King of Kings of the Achaemenid Empire
- Reign: 338–336 BC
- Predecessor: Artaxerxes III
- Successor: Darius III

Pharaoh of Egypt
- Reign: 338–336 BC
- Predecessor: Artaxerxes III
- Successor: Darius III
- Died: 336 BC

Regnal name
- Artaxerxes IV
- Dynasty: Achaemenid
- Father: Artaxerxes III
- Mother: Atossa
- Religion: Ancient Iranian religion

= Arses of Persia =

King of the Achaemenid Empire from 338 to 336 BC

Arses (*R̥šā; Ἀρσής), also known by his regnal name Artaxerxes IV (/ˌɑrtəˈzɜrksiːz/; 𐎠𐎼𐎫𐎧𐏁𐏂𐎠 Artaxšaçāʰ; Ἀρταξέρξης), was the twelfth Achaemenid King of Kings from 338 to 336 BC.

Arses ascended the throne, after his father Artaxerxes III—who had caused a resurgence of the Persian Empire—was poisoned by the eunuch Bagoas. The latter put Arses on the throne with the expectation of being able to control him. With the weakening of the Achaemenid Empire from the assassination of Artaxerxes III and the succession of Arses, the Greek league sent troops into Asia in 336.

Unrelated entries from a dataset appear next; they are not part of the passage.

File: config.mk
export PLATFORM = sky130hd
export DESIGN_NAME = secure_regfile
export DESIGN_NICKNAME = d
export VERILOG_FILES = /design/src/rtl/secure_regfile.sv
export SDC_FILE = /design/constraint.sdc
export NUM_CORES = 2
export LEC_CHECK = 0
export CORE_ASPECT_RATIO = 2
export CORE_UTILIZATION = 40
export CTS_BUF_LIST = sky130_fd_sc_hd__clkbuf_2 sky130_fd_sc_hd__clkbuf_4 sky130_fd_sc_hd__clkbuf_8
export CTS_CLUSTER_SIZE = 25
export DETAILED_ROUTE_END_ITERATION = 8
export SETUP_SLACK_MARGIN = 0.4
export SLEW_MARGIN = 0
export SYNTH_ARGS = -nofsm -noshare
export SYNTH_HDL_FRONTEND = slang
export SYNTH_SLANG_ARGS = --single-unit
File: constraint.sdc
create_clock -name clk -period 119.5 [get_ports clk]
set_input_delay 23.9 -clock clk [delete_from_list [all_inputs] [get_ports clk]]
set_output_delay 23.9 -clock clk [all_outputs]
set_load 0.1 [all_outputs]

Arses, in an attempt to free himself from Bagoas' influences, tried to have the eunuch poisoned; but did not succeed, instead succumbing to poison himself at the orders of Bagoas. Bagoas put Arses's cousin Darius III on the throne after him.

==Name==
He is known as Arses in Greek sources and that seems to have been his real name, but the Xanthus trilingue and potsherds from Samaria report that he took the royal name of Artaxerxes IV, following his father and grandfather.

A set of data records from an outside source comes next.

===== config.mk =====
export PLATFORM = sky130hd
export DESIGN_NAME = win_avg_monitor
export DESIGN_NICKNAME = d
export VERILOG_FILES = /design/src/rtl/win_avg_monitor.sv
export SDC_FILE = /design/constraint.sdc
export NUM_CORES = 1
export LEC_CHECK = 0
export CAP_MARGIN = 30
export CORE_ASPECT_RATIO = 0.7
export CORE_MARGIN = 1
export CORE_UTILIZATION = 50
export DETAILED_ROUTE_END_ITERATION = 6
export PLACE_DENSITY = 0.82
export SYNTH_ARGS = -nofsm -noshare
export SYNTH_HDL_FRONTEND = slang
export SYNTH_SLANG_ARGS = --single-unit

===== constraint.sdc =====
create_clock -name clk -period 9.4 [get_ports clk]
set_clock_uncertainty 0.1 [all_clocks]
set_input_delay 2.82 -clock clk [delete_from_list [all_inputs] [get_ports clk]]
set_output_delay 2.82 -clock clk [all_outputs]
set_load 0.01 [all_outputs]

Arses is the Greek form of the Old Persian R̥šā, which is also attested in the Avestan form Aršan- and is used in multiple Old Persian compound-names, such as Aršaka, Aršāma, and Xšayaaršan. The term is linguistically related to Greek arsēn, meaning "male, manly".

== Biography ==
Arses was the youngest son of Artaxerxes III and his wife Atossa. Arses had several brothers, only one whose name is attested, a certain Bisthanes. Persia was experiencing a resurgence under Artaxerxes III, who reorganized his empire, and suppressed revolts throughout the country. However, the fortunes of Persia came to an abrupt end in autumn of 338, when Artaxerxes III was murdered by the ambitious eunuch and chiliarch Bagoas, who had the king poisoned. Artaxerxes III's early death proved to be a problematic issue for Persia, and may have played a role in the weakening of the country. The majority of Artaxerxes III's sons, with the exception of Arses and Bisthanes, were also murdered by Bagoas. Bagoas, who wanted to be kingmaker, put the young Arses on the throne.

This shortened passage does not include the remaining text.